土地の場合は奥行の短さや無道路地(接する道路の幅員が4mを満たない土地)、不整形の場合が多いので低く評価されます。

また家屋の場合も築40~50年以上経過していることが多く、評価額も数十万円ほど。

再建築不可物件の固定資産税額は総じてかなり割安です。

⑥固定資産税を多く払いすぎてしまったときはどうすればいいですか?

固定資産税を多く払いすぎた分は市区町村から還付できます。

固定資産税の誤りがあった場合、各自治体は過払い分を過去5年間にさかのぼって返金しなければいけません。

原則は過去5年分ですが、市区町村によっては最大20年間まで還付してもらえるので問い合わせてみましょう。

固定資産税の課税ミスは意外に多い

ちなみに固定資産税の課税額の誤りは多く、総務省の調査によると税額修正があった市町村は全体の97%

固定資産税修正報告1

また修正の内訳を見ると土地、家屋ともに全体の0.2%が税額修正をしています。

固定資産税修正報告2

「500人に1人の割合で課税ミスが起きている」ということですね…。

「固定資産税が高い…」と思った際は市区町村に問い合わせてみましょう。

(参考:総務省 固定資産税及び都市計画税に係る税額修正の状況調査結果

⑦分譲マンションの固定資産税はどうなりますか?

マンションの固定資産税は一般住宅と同様に軽減措置も使えるため、新築~3年目の場合は10万円/年が相場です。

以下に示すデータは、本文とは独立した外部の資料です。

--- src/rtl/spq_pkg.sv ---
// Package for the sorted priority queue: transaction structs, codes and defaults.
// No dependencies; every other file in rtl imports it.
`default_nettype none

package spq_pkg;

   localparam int CAPACITY_DEFAULT    = 16;
   localparam int VALUE_WIDTH_DEFAULT = 32;

   // Request modes.
   localparam logic MODE_INSERT = 1'b0;
   localparam logic MODE_POP    = 1'b1;

   // Response status codes.
   localparam logic [1:0] STATUS_OK    = 2'd0;
   localparam logic [1:0] STATUS_EMPTY = 2'd1;
   localparam logic [1:0] STATUS_FULL  = 2'd2;

   typedef struct packed {
      logic               mode;
      logic signed [31:0] value;
   } req_type;

   typedef struct packed {
      logic signed [31:0] pop_value;
      logic               pop_valid;
      logic [1:0]         status;
      logic [4:0]         occupancy;
   } rsp_type;

   typedef enum logic [1:0] {
      OP_HOLD,
      OP_INSERT,
      OP_POP
   } op_type;

   typedef struct packed {
      op_type op;
   } cell_ctl_type;

endpackage

`default_nettype wire

--- src/rtl/spq_cell.sv ---
// One storage cell of the sorted priority queue chain.
// Depends on spq_pkg for the cell control struct.
`default_nettype none

module spq_cell #(
   parameter int VALUE_WIDTH = spq_pkg::VALUE_WIDTH_DEFAULT
) (
   input  wire                              clock,
   input  wire spq_pkg::cell_ctl_type       ctl,
   input  wire                              cell_valid,
   input  wire  signed [VALUE_WIDTH-1:0]    new_value,
   input  wire  signed [VALUE_WIDTH-1:0]    left_entry,
   input  wire                              left_go,
   input  wire  signed [VALUE_WIDTH-1:0]    right_entry,
   output logic signed [VALUE_WIDTH-1:0]    entry,
   output logic                             go
);
   import spq_pkg::*;

   logic signed [VALUE_WIDTH-1:0] entry_ff;
   logic signed [VALUE_WIDTH-1:0] entry_in;

   // An empty cell always lies at or beyond the insertion point.
   assign go    = !cell_valid || (entry_ff <= new_value);
   assign entry = entry_ff;

   always_comb begin
      entry_in = entry_ff;
      case (ctl.op)
         OP_INSERT: begin
            if (left_go) begin
               entry_in = left_entry;
            end else if (go) begin
               entry_in = new_value;
            end
         end
         OP_POP: begin
            entry_in = right_entry;
         end
         default: begin
            entry_in = entry_ff;
         end
      endcase
   end

   always_ff @(posedge clock) begin
      entry_ff <= entry_in;
   end

endmodule

`default_nettype wire

--- src/rtl/sorted_priority_queue.sv ---
// Top level of the sorted priority queue: a chain of spq_cell instances kept in
// descending order, an occupancy counter and a registered response stage.
// Depends on spq_pkg and spq_cell.
//
//   Channel   Direction   Ports                              Payload
//   request   in          req_valid, req_stall, req_data     req_type
//   response  out         rsp_valid, rsp_stall, rsp_data     rsp_type
//
// Every accepted transaction gives exactly one response, in the cycle after it is accepted.
// All cells compare against the new value in parallel, so one transaction can be accepted
// in every cycle while no response is held by rsp_stall; the throughput is set by the single response register.
// Reset clears the occupancy counter and the response valid flag; stored entries
// need no clearing since only entries below the occupancy are ever read.
// The request side is stalled only while a response is held and itself stalled.
`default_nettype none

module sorted_priority_queue #(
   parameter int CAPACITY    = spq_pkg::CAPACITY_DEFAULT,
   parameter int VALUE_WIDTH = spq_pkg::VALUE_WIDTH_DEFAULT
) (
   input  wire                   clock,
   input  wire                   reset,
   input  wire                   req_valid,
   output logic                  req_stall,
   input  wire spq_pkg::req_type req_data,
   output logic                  rsp_valid,
   input  wire                   rsp_stall,
   output spq_pkg::rsp_type      rsp_data
);
   import spq_pkg::*;

   localparam int CW = $clog2(CAPACITY + 1);

   logic [CW-1:0] count_ff;
   logic [CW-1:0] count_in;
   logic          rsp_valid_ff;
   logic          rsp_valid_in;
   rsp_type       rsp_ff;
   rsp_type       rsp_in;

   logic          accept;
   logic          full;
   logic          empty;
   cell_ctl_type  ctl;

   logic signed [63:0]            value_wide;
   logic signed [VALUE_WIDTH-1:0] insert_value;
   logic signed [63:0]            head_wide;

   logic signed [VALUE_WIDTH-1:0] entry [CAPACITY];
   logic                          go    [CAPACITY];

   assign accept = req_valid && !req_stall;
   assign full   = (count_ff == CW'(CAPACITY));
   assign empty  = (count_ff == '0);

   // Narrow inputs keep their low bits; wide stores sign-extend the 32-bit field.
   assign value_wide   = 64'(req_data.value);
   assign insert_value = value_wide[VALUE_WIDTH-1:0];
   assign head_wide    = 64'(entry[0]);

   always_comb begin
      ctl.op = OP_HOLD;
      if (accept) begin
         if (req_data.mode == MODE_INSERT && !full) begin
            ctl.op = OP_INSERT;
         end else if (req_data.mode == MODE_POP && !empty) begin
            ctl.op = OP_POP;
         end
      end
   end

   for (genvar i = 0; i < CAPACITY; i++) begin : g_cell
      logic signed [VALUE_WIDTH-1:0] left_entry;
      logic                          left_go;
      logic signed [VALUE_WIDTH-1:0] right_entry;

      if (i == 0) begin : g_head
         assign left_entry = insert_value;
         assign left_go    = 1'b0;
      end else begin : g_body
         assign left_entry = entry[i-1];
         assign left_go    = go[i-1];
      end

      if (i == CAPACITY - 1) begin : g_tail
         assign right_entry = entry[i];
      end else begin : g_inner
         assign right_entry = entry[i+1];
      end

      spq_cell #(
         .VALUE_WIDTH(VALUE_WIDTH)
      ) u_cell (
         .clock      (clock),
         .ctl        (ctl),
         .cell_valid (count_ff > CW'(i)),
         .new_value  (insert_value),
         .left_entry (left_entry),
         .left_go    (left_go),
         .right_entry(right_entry),
         .entry      (entry[i]),
         .go         (go[i])
      );
   end

   always_comb begin
      case (ctl.op)
         OP_INSERT: count_in = count_ff + CW'(1);
         OP_POP:    count_in = count_ff - CW'(1);
         default:   count_in = count_ff;
      endcase
   end

   always_comb begin
      rsp_in.pop_value = '0;
      rsp_in.pop_valid = 1'b0;
      rsp_in.status    = STATUS_OK;
      rsp_in.occupancy = 5'(count_in);
      if (req_data.mode == MODE_INSERT) begin
         if (full) begin
            rsp_in.status = STATUS_FULL;
         end
      end else begin
         if (empty) begin
            rsp_in.status = STATUS_EMPTY;
         end else begin
            rsp_in.pop_value = head_wide[31:0];
            rsp_in.pop_valid = 1'b1;
         end
      end
   end

   always_comb begin
      rsp_valid_in = rsp_valid_ff && rsp_stall;
      if (accept) begin
         rsp_valid_in = 1'b1;
      end
   end

   always_ff @(posedge clock) begin
      if (reset) begin
         count_ff     <= '0;
         rsp_valid_ff <= 1'b0;
      end else begin
         count_ff     <= count_in;
         rsp_valid_ff <= rsp_valid_in;
      end
   end

   always_ff @(posedge clock) begin
      if (accept) begin
         rsp_ff <= rsp_in;
      end
   end

   assign req_stall = rsp_valid_ff && rsp_stall;
   assign rsp_valid = rsp_valid_ff;
   assign rsp_data  = rsp_ff;

   // The counter never runs past the number of cells.
   assert property (@(posedge clock) disable iff (reset) count_ff <= CW'(CAPACITY))
      else $error("occupancy exceeds capacity");

   // A pop on a non-empty queue is answered next cycle with a removed value.
   assert property (@(posedge clock) disable iff (reset)
      (accept && req_data.mode == MODE_POP && !empty) |=> (rsp_valid && rsp_data.pop_valid))
      else $error("pop on non-empty queue gave no value");

   // The response occupancy agrees with the counter it was taken from.
   assert property (@(posedge clock) disable iff (reset)
      accept |=> (rsp_data.occupancy == 5'(count_ff)))
      else $error("response occupancy disagrees with counter");

   // Stored entries stay in descending order.
   for (genvar k = 0; k < CAPACITY - 1; k++) begin : g_order
      assert property (@(posedge clock) disable iff (reset)
         (count_ff > CW'(k + 1)) |-> (entry[k] >= entry[k+1]))
         else $error("entries out of order");
   end

endmodule

`default_nettype wire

ただし4年目から軽減措置がなくなり税額が倍に跳ね上がることもあります。

もちろんマンションによっては各種軽減措置が使えるものもあるため、購入前にチェックしておきましょう。

また2018年以降に建てられたタワーマンション(高さ60m以上かつ20階建て以上の物件)の場合は、上層階に位置するほど固定資産税負担が重くなります。

高層分譲マンションにおける固定資産税の仕組み中間の階から…

  • 1回上がる毎に0.256%ずつ税額が増える
  • 1回下がる毎に0.256%ずつ税額が減る

たとえば51階建てのタワーマンションで、中間の26階の固定資産税が20万円の場合、最上階の税額は21万2,800円/年で、1階の固定資産税は18万7,200円/年。
差は最大で2万5,600円です。

以上税額や計算方法を中心に、固定資産税について徹底的に解説してきました。

おさらいですが固定資産税は土地、建物ともに必ずかかる税金で、計算方法はどちらも固定資産税評価額×税率1.4%

土地と建物、それぞれの固定資産税評価額を調べればカンタンに税額を計算できます。

軽減措置や特例も織り込んで、あなたが払わないといけない固定資産税を概算してみてください。

また支払う固定資産税を減額するなら、土地の有効活用が効果的です。